The results of the joint U-series/ESR dating for the mandible from Banyoles place it either in the earlier part of Marine Isotope Stage (MIS) 3 or during MIS 4, when continental glaciation was at its most extensive in the Late Pleistocene. Based on the current fossil record, Europe was occupied solely by Neandertals during the first half of the Late Pleistocene, with H. sapiens fossils only appearing during MIS 3 (Ahern et al., 2013; Higham et al., 2014). Although many human fossils do not have a clear chronology, there are very few securely dated fossils from European sites during MIS 4, including perhaps the Neandertal skeleton from Régourdou cave in France (Vandermeersch and Trinkaus, 1995). In contrast, Neandertal remains recovered from sites in southwest Asia such as Amud, Kebara, and Ein Qashish likely fall between 50 and 70 ka (Schwarcz et al., 1989; Rink et al., 2001; Been et al., 2017), making them potentially contemporaneous with Banyoles, and a similar chronology has been reported for the fossil H. sapiens cranium from the site of Manot (Hershkovitz et al., 2015; Alex et al., 2017).

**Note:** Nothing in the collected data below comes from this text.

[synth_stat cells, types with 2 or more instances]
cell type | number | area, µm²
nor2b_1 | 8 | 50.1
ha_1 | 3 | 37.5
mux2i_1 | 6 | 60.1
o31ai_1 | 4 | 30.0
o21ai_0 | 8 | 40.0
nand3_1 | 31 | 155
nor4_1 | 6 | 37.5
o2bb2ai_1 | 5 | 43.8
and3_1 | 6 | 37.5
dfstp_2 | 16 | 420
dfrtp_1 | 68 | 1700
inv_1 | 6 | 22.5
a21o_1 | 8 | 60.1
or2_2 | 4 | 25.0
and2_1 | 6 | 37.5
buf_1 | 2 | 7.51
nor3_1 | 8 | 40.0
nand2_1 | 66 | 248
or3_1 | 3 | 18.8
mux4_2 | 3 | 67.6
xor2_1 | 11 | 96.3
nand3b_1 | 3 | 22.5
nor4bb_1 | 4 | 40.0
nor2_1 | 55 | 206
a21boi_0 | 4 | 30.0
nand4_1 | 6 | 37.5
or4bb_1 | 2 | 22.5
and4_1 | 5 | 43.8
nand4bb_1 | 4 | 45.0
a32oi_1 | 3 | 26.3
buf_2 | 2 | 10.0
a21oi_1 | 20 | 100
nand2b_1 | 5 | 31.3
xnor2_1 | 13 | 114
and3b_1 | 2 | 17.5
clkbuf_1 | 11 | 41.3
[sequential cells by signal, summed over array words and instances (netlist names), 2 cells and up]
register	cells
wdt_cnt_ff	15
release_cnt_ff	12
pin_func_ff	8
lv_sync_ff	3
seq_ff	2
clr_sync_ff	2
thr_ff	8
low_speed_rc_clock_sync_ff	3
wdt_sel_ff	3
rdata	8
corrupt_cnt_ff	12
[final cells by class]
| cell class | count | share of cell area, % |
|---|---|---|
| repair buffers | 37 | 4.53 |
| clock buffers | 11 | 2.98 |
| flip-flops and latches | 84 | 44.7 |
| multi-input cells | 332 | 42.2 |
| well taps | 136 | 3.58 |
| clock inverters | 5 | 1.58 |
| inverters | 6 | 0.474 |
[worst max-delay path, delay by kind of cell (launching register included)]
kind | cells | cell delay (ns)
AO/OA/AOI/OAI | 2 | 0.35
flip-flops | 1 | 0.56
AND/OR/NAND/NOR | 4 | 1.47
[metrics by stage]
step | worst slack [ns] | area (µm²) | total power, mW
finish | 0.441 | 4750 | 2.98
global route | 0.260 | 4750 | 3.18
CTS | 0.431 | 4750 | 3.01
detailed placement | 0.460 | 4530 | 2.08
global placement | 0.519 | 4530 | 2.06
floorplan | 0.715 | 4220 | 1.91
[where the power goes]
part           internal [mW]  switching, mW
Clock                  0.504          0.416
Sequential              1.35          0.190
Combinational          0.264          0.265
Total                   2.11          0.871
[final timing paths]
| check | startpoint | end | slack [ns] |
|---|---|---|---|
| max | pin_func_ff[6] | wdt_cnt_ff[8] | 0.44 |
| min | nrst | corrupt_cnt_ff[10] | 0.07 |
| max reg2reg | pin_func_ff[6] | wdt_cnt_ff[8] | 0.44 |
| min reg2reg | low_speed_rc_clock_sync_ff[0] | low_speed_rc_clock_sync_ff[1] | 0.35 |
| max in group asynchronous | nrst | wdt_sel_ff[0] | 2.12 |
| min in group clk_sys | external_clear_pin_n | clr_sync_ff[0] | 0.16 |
==> src/core/asrc_pkg.sv <==
// Package: timing constants, states and request carriers for the memory controller
package asrc_pkg;
  localparam int ADDR_W = 18;
  localparam int DATA_W = 4;
  localparam int CLK_PERIOD_NS = 100;
  // Fastest grade figures in ns
  localparam int CYCLE_TIME_MIN_NS       = 15;
  localparam int ADDRESS_ACCESS_MAX_NS   = 15;
  localparam int SELECT_ACCESS_MAX_NS    = 15;
  localparam int OUTPUT_ON_ACCESS_MAX_NS = 6;
  localparam int OE_TO_FLOAT_MAX_NS      = 6;
  localparam int WRITE_PULSE_MIN_NS      = 12;
  localparam int ADDR_TO_WRITE_END_NS    = 12;
  localparam int DATA_TO_WRITE_END_NS    = 7;
  localparam int STROBE_TO_FLOAT_MAX_NS  = 6;
  // Least times rounded up, one cycle at least
  function automatic int ceil_cyc(input int ns);
    int c;
    c = (ns + CLK_PERIOD_NS - 1) / CLK_PERIOD_NS;
    return (c < 1) ? 1 : c;
  endfunction : ceil_cyc
  localparam int RD_WAIT_CYC = ceil_cyc(ADDRESS_ACCESS_MAX_NS > SELECT_ACCESS_MAX_NS ?
                                        ADDRESS_ACCESS_MAX_NS : SELECT_ACCESS_MAX_NS);
  localparam int WR_PULSE_CYC = ceil_cyc(WRITE_PULSE_MIN_NS > ADDR_TO_WRITE_END_NS ?
                                         WRITE_PULSE_MIN_NS : ADDR_TO_WRITE_END_NS);
  localparam int FLOAT_CYC = ceil_cyc(OE_TO_FLOAT_MAX_NS > STROBE_TO_FLOAT_MAX_NS ?
                                      OE_TO_FLOAT_MAX_NS : STROBE_TO_FLOAT_MAX_NS);
  localparam int CYCLE_CYC = ceil_cyc(CYCLE_TIME_MIN_NS);
  localparam int SYNC_STAGES = 2;
  localparam int DATA_SETUP_CYC = ceil_cyc(DATA_TO_WRITE_END_NS);
  // Read select window: access plus synchroniser, never below one cycle time
  localparam int RD_HOLD_CYC = (RD_WAIT_CYC + SYNC_STAGES > CYCLE_CYC) ?
                               RD_WAIT_CYC + SYNC_STAGES : CYCLE_CYC;
  // Strobe low time: pulse width, or float wait plus data setup, or cycle time
  localparam int WR_LOW_BASE = (WR_PULSE_CYC > FLOAT_CYC + DATA_SETUP_CYC) ?
                               WR_PULSE_CYC : FLOAT_CYC + DATA_SETUP_CYC;
  localparam int WR_LOW_CYC = (WR_LOW_BASE > CYCLE_CYC) ? WR_LOW_BASE : CYCLE_CYC;
  localparam logic [3:0] CNT_RESET = 4'h0;

  typedef enum logic [4:0] {
    ASRC_IDLE  = 5'h01,
    ASRC_RDACC = 5'h02,
    ASRC_RDEND = 5'h04,
    ASRC_WRPUL = 5'h08,
    ASRC_WREND = 5'h10
  } asrc_state_t;

  typedef struct packed {
    logic              valid;
    logic              write;
    logic [ADDR_W-1:0] addr;
    logic [DATA_W-1:0] wdata;
  } asrc_req_t;

  typedef struct packed {
    logic              selN;
    logic              oeN;
    logic              weN;
    logic [ADDR_W-1:0] addr;
    logic [DATA_W-1:0] dqOut;
    logic              dqOe;
  } asrc_pins_t;
endpackage : asrc_pkg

A notable increase in Mousterian occupation sites and Neandertal remains is documented in MIS 3 (Mellars, 1999; Van Andel et al., 2003; Smith et al., 2017), with numerous Neandertal fossils falling within the time range estimated for Banyoles (Higham et al., 2014). However, by around 40 ka, the Neandertals start to disappear from the archaeological and fossil records (Van Andel et al., 2003; Ahern et al., 2013; Smith, 2013; Higham et al., 2014), and the latter half of the Late Pleistocene saw the appearance of H. sapiens in Europe.

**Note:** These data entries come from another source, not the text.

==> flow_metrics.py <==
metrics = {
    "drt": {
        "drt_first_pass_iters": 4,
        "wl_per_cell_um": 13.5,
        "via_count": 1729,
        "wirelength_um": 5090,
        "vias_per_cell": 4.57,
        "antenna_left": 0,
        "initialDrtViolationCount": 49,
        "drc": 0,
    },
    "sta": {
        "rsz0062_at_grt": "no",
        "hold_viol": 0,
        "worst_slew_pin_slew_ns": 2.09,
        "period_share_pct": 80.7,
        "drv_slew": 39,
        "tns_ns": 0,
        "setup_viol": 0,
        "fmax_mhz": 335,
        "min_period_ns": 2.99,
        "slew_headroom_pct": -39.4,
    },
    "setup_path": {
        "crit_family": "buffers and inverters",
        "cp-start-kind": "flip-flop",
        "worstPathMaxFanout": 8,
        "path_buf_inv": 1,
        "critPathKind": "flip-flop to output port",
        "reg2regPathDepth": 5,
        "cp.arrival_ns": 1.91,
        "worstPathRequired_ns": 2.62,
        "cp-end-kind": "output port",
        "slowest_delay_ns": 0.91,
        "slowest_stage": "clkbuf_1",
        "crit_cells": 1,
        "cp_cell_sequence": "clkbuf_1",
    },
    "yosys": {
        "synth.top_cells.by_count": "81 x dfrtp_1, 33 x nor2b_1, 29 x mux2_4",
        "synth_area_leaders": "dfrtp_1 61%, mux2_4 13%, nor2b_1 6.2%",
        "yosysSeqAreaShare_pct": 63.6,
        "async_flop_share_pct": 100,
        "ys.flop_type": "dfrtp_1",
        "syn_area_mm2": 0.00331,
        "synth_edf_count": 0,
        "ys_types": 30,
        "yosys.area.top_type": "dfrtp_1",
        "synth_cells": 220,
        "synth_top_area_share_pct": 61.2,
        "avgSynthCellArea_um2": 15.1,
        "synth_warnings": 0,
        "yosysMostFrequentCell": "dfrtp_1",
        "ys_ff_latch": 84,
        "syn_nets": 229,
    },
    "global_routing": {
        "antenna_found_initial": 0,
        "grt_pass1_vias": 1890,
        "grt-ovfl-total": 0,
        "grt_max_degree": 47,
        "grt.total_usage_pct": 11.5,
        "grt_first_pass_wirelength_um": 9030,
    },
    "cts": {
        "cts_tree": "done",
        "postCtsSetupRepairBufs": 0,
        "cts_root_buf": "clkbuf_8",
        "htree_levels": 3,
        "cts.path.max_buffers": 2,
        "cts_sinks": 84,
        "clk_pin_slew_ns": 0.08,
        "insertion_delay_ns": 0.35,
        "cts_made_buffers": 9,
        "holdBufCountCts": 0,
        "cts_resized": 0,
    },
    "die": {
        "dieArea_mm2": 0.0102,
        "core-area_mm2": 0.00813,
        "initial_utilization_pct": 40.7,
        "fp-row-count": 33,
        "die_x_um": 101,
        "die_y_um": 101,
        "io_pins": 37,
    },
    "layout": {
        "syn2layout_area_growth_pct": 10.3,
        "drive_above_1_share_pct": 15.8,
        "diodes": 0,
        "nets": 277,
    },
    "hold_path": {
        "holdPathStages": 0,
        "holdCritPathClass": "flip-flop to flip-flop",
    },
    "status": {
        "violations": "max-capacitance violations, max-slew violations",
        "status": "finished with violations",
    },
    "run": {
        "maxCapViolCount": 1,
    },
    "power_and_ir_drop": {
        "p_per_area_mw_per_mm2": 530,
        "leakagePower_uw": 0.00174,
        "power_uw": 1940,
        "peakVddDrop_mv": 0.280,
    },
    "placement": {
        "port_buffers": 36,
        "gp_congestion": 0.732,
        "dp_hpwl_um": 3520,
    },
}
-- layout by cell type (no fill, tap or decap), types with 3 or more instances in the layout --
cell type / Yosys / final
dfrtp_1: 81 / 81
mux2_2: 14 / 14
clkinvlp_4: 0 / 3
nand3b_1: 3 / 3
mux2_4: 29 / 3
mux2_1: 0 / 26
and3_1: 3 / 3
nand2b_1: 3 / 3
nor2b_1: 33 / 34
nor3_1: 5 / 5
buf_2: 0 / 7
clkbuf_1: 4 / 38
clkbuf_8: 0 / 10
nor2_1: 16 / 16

Although a potentially much earlier H. sapiens fossil has been reported from Apidima in Greece by 210 ka (Harvati et al., 2019), the earliest fossil evidence for H. sapiens from the Late Pleistocene was recently suggested at the Grotte Mandrin in France dating to between 56.8 and 51.7 ka (Slimak et al., 2022). Other, slightly younger European early H. sapiens fossils, include fragmentary specimens from Bacho Kiro cave (Bulgaria; Hublin et al., 2020), a partial cranium from Peştera cu Oase (Romania), some isolated teeth from the Grotta del Cavallo (Italy) and the cranium from Zlatý Kůň (Czechia) and the fragmentary maxilla from Kent's Cavern (England; Benazzi et al., 2011; Higham et al., 2011, 2014; Prüfer et al., 2021). All these early H. sapiens specimens likely overlap chronologically with the younger age estimate for Banyoles, and recent genetic evidence suggests that ancestral populations of H. sapiens potentially arrived much earlier than MIS 3 (Meyer et al., 2016; Posth et al., 2017; Petr et al., 2020).

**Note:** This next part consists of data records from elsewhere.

--- src/ctrl_ea_gen.sv ---
`timescale 1ns/10ps
// Operation
// - Accumulator/index copies and carry set/clear run for two cycles each.
// - Opcode 9B sets the interrupt mask and 9A clears it, each in two cycles.
// - Soft interrupt takes 10 cycles, subroutine return 6, interrupt return 9.
// - Stack pointer reset, no-operation, stop and wait entry take two cycles.
// - Inherent instructions take no operand bytes and advance the program counter by one.
// - Immediate mode addresses pc+1 and advances the program counter by two.
// - Direct mode uses a zero high byte and the byte after the opcode as low byte.
// - Extended mode takes high then low byte after the opcode and advances pc by three.
// - Indexed without offset uses the index register as low byte, zero high, one byte.
// - Eight-bit offset indexing adds offset to index with the carry as high byte.
// - Sixteen-bit offset indexing adds index to the low byte and carries into the high.
// - A relative branch loads pc+2+offset when taken, else pc+2.
// - Bit set/clear addresses the direct byte with bit number from opcode bits 3:1.
// - Bit test-and-branch tests the addressed bit and loads pc+3+offset when taken.
// - Bit test-and-branch copies the tested bit into carry.
// - Bit set is 10+2n, clear 11+2n, branch-if-set 2n, branch-if-clear 01+2n.
module ctrl_ea_gen
  import ctrl_ea_pkg::*;
(
  // Clock and reset
  input  wire logic         sys_clk,
  input  wire logic         rst_b,
  // Instruction issue
  input  wire logic         instr_valid,
  input  wire instr_bytes_t instr,
  input  wire addr_mode_t   mode,
  input  wire logic         branch_cond,
  input  wire logic [7:0]   operand_data,
  output logic              instr_ready,
  // Address and state outputs
  output ea_result_t        ea_out,
  output core_regs_t        regs_out,
  output logic [15:0]       pc_out,
  output logic              instr_done,
  output logic              stop_req,
  output logic              wait_req,
  output logic              is_bit_set,
  output logic              is_bit_clear
);

  ctrl_state_t  state_q, state_d;
  logic [3:0]   cnt_q, cnt_d;
  logic [15:0]  pc_q, pc_d;
  core_regs_t   regs_q, regs_d;
  ea_result_t   ea_q, ea_d;
  logic         done_q, done_d;
  logic         stop_q, stop_d;
  logic         wait_q, wait_d;
  logic         bit_set_op_q, bit_set_op_d;
  logic         bit_clear_op_q, bit_clear_op_d;

  // Sum of a 16-bit base and a sign-extended byte, wrapping
  function automatic logic [15:0] rel_target(input logic [15:0] base, input logic [7:0] off);
    rel_target = base + {{8{off[7]}}, off};
  endfunction

  // Cycles taken by a control opcode; any other opcode also gets two cycles
  function automatic logic [3:0] ctrl_cycles(input logic [7:0] op);
    case (op)
      OP_SOFT_INTERRUPT:   ctrl_cycles = CYC_SOFT_INT;
      OP_SUB_RETURN:       ctrl_cycles = CYC_SUB_RETURN;
      OP_INTERRUPT_RETURN: ctrl_cycles = CYC_INT_RETURN;
      OP_COPY_ACC_TO_INDEX, OP_COPY_INDEX_TO_ACC, OP_CARRY_SET, OP_CARRY_CLEAR,
      OP_IRQ_MASK_SET, OP_IRQ_MASK_CLEAR, OP_STACK_POINTER_RST, OP_NO_OPERATION,
      OP_STOP_ENTRY, OP_WAIT_ENTRY:
                           ctrl_cycles = CYC_SHORT_CTRL;
      default:             ctrl_cycles = CYC_SHORT_CTRL;
    endcase
  endfunction

  assign instr_ready = (state_q == ST_IDLE);

  always_comb begin
    logic [8:0]  sum8;
    logic        bit_val;
    logic        take;
    sum8    = {1'b0, regs_q.index} + {1'b0, instr.byte1};
    bit_val = operand_data[instr.opcode[3:1]];
    take    = 1'b0;
    state_d = state_q;
    cnt_d   = cnt_q;
    pc_d    = pc_q;
    regs_d  = regs_q;
    ea_d    = ea_q;
    done_d  = 1'b0;
    stop_d  = 1'b0;
    wait_d  = 1'b0;
    bit_set_op_d  = 1'b0;
    bit_clear_op_d  = 1'b0;
    case (state_q)
      ST_IDLE: begin
        if (instr_valid) begin
          ea_d.bit_number = 3'h0;
          case (mode)
            MODE_INHERENT: begin
              // Opcode alone; no operand bytes consumed
              ea_d.effective_address = pc_q;
              ea_d.next_pc           = pc_q + PC_STEP_ONE;
              cnt_d                  = ctrl_cycles(instr.opcode) - 4'h1;
              case (instr.opcode)
                OP_COPY_ACC_TO_INDEX: regs_d.index    = regs_q.acc;
                OP_COPY_INDEX_TO_ACC: regs_d.acc      = regs_q.index;
                OP_CARRY_SET:         regs_d.carry    = 1'b1;
                OP_CARRY_CLEAR:       regs_d.carry    = 1'b0;
                OP_IRQ_MASK_SET:      regs_d.irq_mask = 1'b1;
                OP_IRQ_MASK_CLEAR:    regs_d.irq_mask = 1'b0;
                OP_STACK_POINTER_RST: regs_d.sp       = SP_RESET;
                OP_STOP_ENTRY:        stop_d          = 1'b1;
                OP_WAIT_ENTRY:        wait_d          = 1'b1;
                default:              regs_d          = regs_q;
              endcase
            end
            MODE_IMMEDIATE: begin
              ea_d.effective_address = pc_q + PC_STEP_ONE;
              ea_d.next_pc           = pc_q + PC_STEP_TWO;
              cnt_d                  = 4'h1;
            end
            MODE_DIRECT: begin
              ea_d.effective_address = {8'h00, instr.byte1};
              ea_d.next_pc           = pc_q + PC_STEP_TWO;
              cnt_d                  = 4'h1;
            end
            MODE_EXTENDED: begin
              ea_d.effective_address = {instr.byte1, instr.byte2};
              ea_d.next_pc           = pc_q + PC_STEP_THREE;
              cnt_d                  = 4'h1;
            end
            MODE_INDEXED_0: begin
              ea_d.effective_address = {8'h00, regs_q.index};
              ea_d.next_pc           = pc_q + PC_STEP_ONE;
              cnt_d                  = 4'h1;
            end
            MODE_INDEXED_8: begin
              // Carry of the byte sum becomes the high byte
              ea_d.effective_address = {7'h00, sum8};
              ea_d.next_pc           = pc_q + PC_STEP_TWO;
              cnt_d                  = 4'h1;
            end
            MODE_INDEXED_16: begin
              // Low offset byte plus index, carry into high
              ea_d.effective_address = {instr.byte1, instr.byte2} + {8'h00, regs_q.index};
              ea_d.next_pc           = pc_q + PC_STEP_THREE;
              cnt_d                  = 4'h1;
            end
            MODE_RELATIVE: begin
              take                   = branch_cond;
              ea_d.next_pc           = take ? rel_target(pc_q + PC_STEP_TWO, instr.byte1)
                                            : pc_q + PC_STEP_TWO;
              // Untaken branch points the address at the next opcode
              ea_d.effective_address = ea_d.next_pc;
              cnt_d                  = 4'h1;
            end
            MODE_BIT_SETCLR: begin
              // Even low bit is set, odd is clear
              ea_d.effective_address = {8'h00, instr.byte1};
              ea_d.bit_number        = instr.opcode[3:1];
              ea_d.next_pc           = pc_q + PC_STEP_TWO;
              bit_set_op_d = (instr.opcode[7:4] == BIT_SETCLR_NIBBLE) & ~instr.opcode[0];
              bit_clear_op_d = (instr.opcode[7:4] == BIT_SETCLR_NIBBLE) & instr.opcode[0];
              cnt_d                  = 4'h1;
            end
            MODE_BIT_BRANCH: begin
              // Even opcode branches on set, odd on clear
              take                   = instr.opcode[0] ? ~bit_val : bit_val;
              regs_d.carry           = bit_val;
              ea_d.effective_address = {8'h00, instr.byte1};
              ea_d.bit_number        = instr.opcode[3:1];
              ea_d.next_pc           = take ? rel_target(pc_q + PC_STEP_THREE, instr.byte2)
                                            : pc_q + PC_STEP_THREE;
              cnt_d                  = 4'h1;
            end
            default: begin
              ea_d.effective_address = pc_q;
              ea_d.next_pc           = pc_q + PC_STEP_ONE;
              cnt_d                  = 4'h1;
            end
          endcase
          pc_d    = ea_d.next_pc;
          state_d = ST_BUSY;
        end
      end
      ST_BUSY: begin
        // Count down remaining bus cycles
        if (cnt_q <= 4'h1) begin
          state_d = ST_IDLE;
          done_d  = 1'b1;
          cnt_d   = 4'h0;
        end else begin
          cnt_d = cnt_q - 4'h1;
        end
      end
      default: state_d = ST_IDLE;
    endcase
  end

  always_ff @(posedge sys_clk) begin
    if (!rst_b) begin
      state_q <= ST_IDLE;
      cnt_q   <= 4'h0;
      pc_q    <= PC_RESET;
      regs_q  <= '{acc: ACC_RESET, index: REG8_RESET, sp: SP_RESET,
                   carry: 1'b0, irq_mask: IMASK_RESET};
      ea_q    <= '0;
      done_q  <= 1'b0;
      stop_q  <= 1'b0;
      wait_q  <= 1'b0;
      bit_set_op_q  <= 1'b0;
      bit_clear_op_q  <= 1'b0;
    end else begin
      state_q <= state_d;
      cnt_q   <= cnt_d;
      pc_q    <= pc_d;
      regs_q  <= regs_d;
      ea_q    <= ea_d;
      done_q  <= done_d;
      stop_q  <= stop_d;
      wait_q  <= wait_d;
      bit_set_op_q  <= bit_set_op_d;
      bit_clear_op_q  <= bit_clear_op_d;
    end
  end

  assign ea_out       = ea_q;
  assign regs_out     = regs_q;
  assign pc_out       = pc_q;
  assign instr_done   = done_q;
  assign stop_req     = stop_q;
  assign wait_req     = wait_q;
  assign is_bit_set   = bit_set_op_q;
  assign is_bit_clear = bit_clear_op_q;

  // Checks
  logic issue;
  assign issue = instr_valid && instr_ready;

  chk_short_ctrl_len: assert property (@(posedge sys_clk) disable iff (!rst_b)
    issue && mode == MODE_INHERENT && instr.opcode == OP_CARRY_SET
    |=> !instr_ready ##1 instr_done && instr_ready)
    else $error("two-cycle control op wrong length");

  chk_mask_set: assert property (@(posedge sys_clk) disable iff (!rst_b)
    issue && mode == MODE_INHERENT && instr.opcode == OP_IRQ_MASK_SET |=> regs_out.irq_mask)
    else $error("mask not set");

  chk_soft_int_len: assert property (@(posedge sys_clk) disable iff (!rst_b)
    issue && mode == MODE_INHERENT && instr.opcode == OP_SOFT_INTERRUPT
    |=> (!instr_done) [*8] ##1 !instr_done ##1 instr_done)
    else $error("soft interrupt not ten cycles");

  chk_stop_pulse: assert property (@(posedge sys_clk) disable iff (!rst_b)
    issue && mode == MODE_INHERENT && instr.opcode == OP_STOP_ENTRY |=> stop_req ##1 instr_done)
    else $error("stop entry wrong");

  chk_inherent_pc: assert property (@(posedge sys_clk) disable iff (!rst_b)
    issue && mode == MODE_INHERENT |=> pc_out == $past(pc_out) + PC_STEP_ONE)
    else $error("inherent pc step wrong");

  chk_immediate_ea: assert property (@(posedge sys_clk) disable iff (!rst_b)
    issue && mode == MODE_IMMEDIATE
    |=> ea_out.effective_address == $past(pc_out) + PC_STEP_ONE
        && pc_out == $past(pc_out) + PC_STEP_TWO)
    else $error("immediate address wrong");

  chk_direct_high: assert property (@(posedge sys_clk) disable iff (!rst_b)
    issue && (mode == MODE_DIRECT || mode == MODE_INDEXED_0)
    |=> ea_out.effective_address[15:8] == 8'h00)
    else $error("direct high byte nonzero");

  chk_extended_pc: assert property (@(posedge sys_clk) disable iff (!rst_b)
    issue && mode == MODE_EXTENDED |=> pc_out == $past(pc_out) + PC_STEP_THREE)
    else $error("extended pc step wrong");

  chk_idx8_range: assert property (@(posedge sys_clk) disable iff (!rst_b)
    issue && mode == MODE_INDEXED_8 |=> ea_out.effective_address[15:9] == 7'h00)
    else $error("indexed offset address out of range");

  chk_bitbr_carry: assert property (@(posedge sys_clk) disable iff (!rst_b)
    issue && mode == MODE_BIT_BRANCH
    |=> regs_out.carry == $past(operand_data[instr.opcode[3:1]]))
    else $error("tested bit not in carry");

  cov_soft_int: cover property (@(posedge sys_clk) disable iff (!rst_b)
    issue && instr.opcode == OP_SOFT_INTERRUPT && mode == MODE_INHERENT);
  cov_branch_taken: cover property (@(posedge sys_clk) disable iff (!rst_b)
    issue && mode == MODE_RELATIVE && branch_cond);
  cov_bit_branch: cover property (@(posedge sys_clk) disable iff (!rst_b)
    issue && mode == MODE_BIT_BRANCH);
  cov_bit_clear: cover property (@(posedge sys_clk) disable iff (!rst_b)
    is_bit_clear);

  chk_idx16_sum: assert property (@(posedge sys_clk) disable iff (!rst_b)
    issue && mode == MODE_INDEXED_16
    |=> ea_out.effective_address == $past({instr.byte1, instr.byte2}) + $past({8'h00, regs_out.index}))
    else $error("sixteen-bit indexed address wrong");

  chk_rel_untaken: assert property (@(posedge sys_clk) disable iff (!rst_b)
    issue && mode == MODE_RELATIVE && !branch_cond
    |=> pc_out == $past(pc_out) + PC_STEP_TWO && ea_out.effective_address == pc_out)
    else $error("untaken branch address wrong");

endmodule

Our understanding of the significance of Banyoles has been hampered by several factors. The lack of any archaeological context means behavioral inferences are difficult to draw for this individual, and the precise chronology of the specimen has been an open question for most of the past century. In addition, the extreme tooth wear in this individual also limits useful taxonomic information from the dentition. Fortunately, the chronology of the specimen has much improved, and, although still imprecise, clearly indicates a Late Pleistocene age, likely falling within MIS 3–4. Thus, a Middle Pleistocene age can be ruled out for Banyoles, and this means the most appropriate comparisons for the specimen are with other contemporary hominins in Late Pleistocene Europe and perhaps southwest Asia. As the long and complex history of the taxonomic placement of Banyoles demonstrates, new methodological approaches are necessary to shed further light on this enigmatic specimen.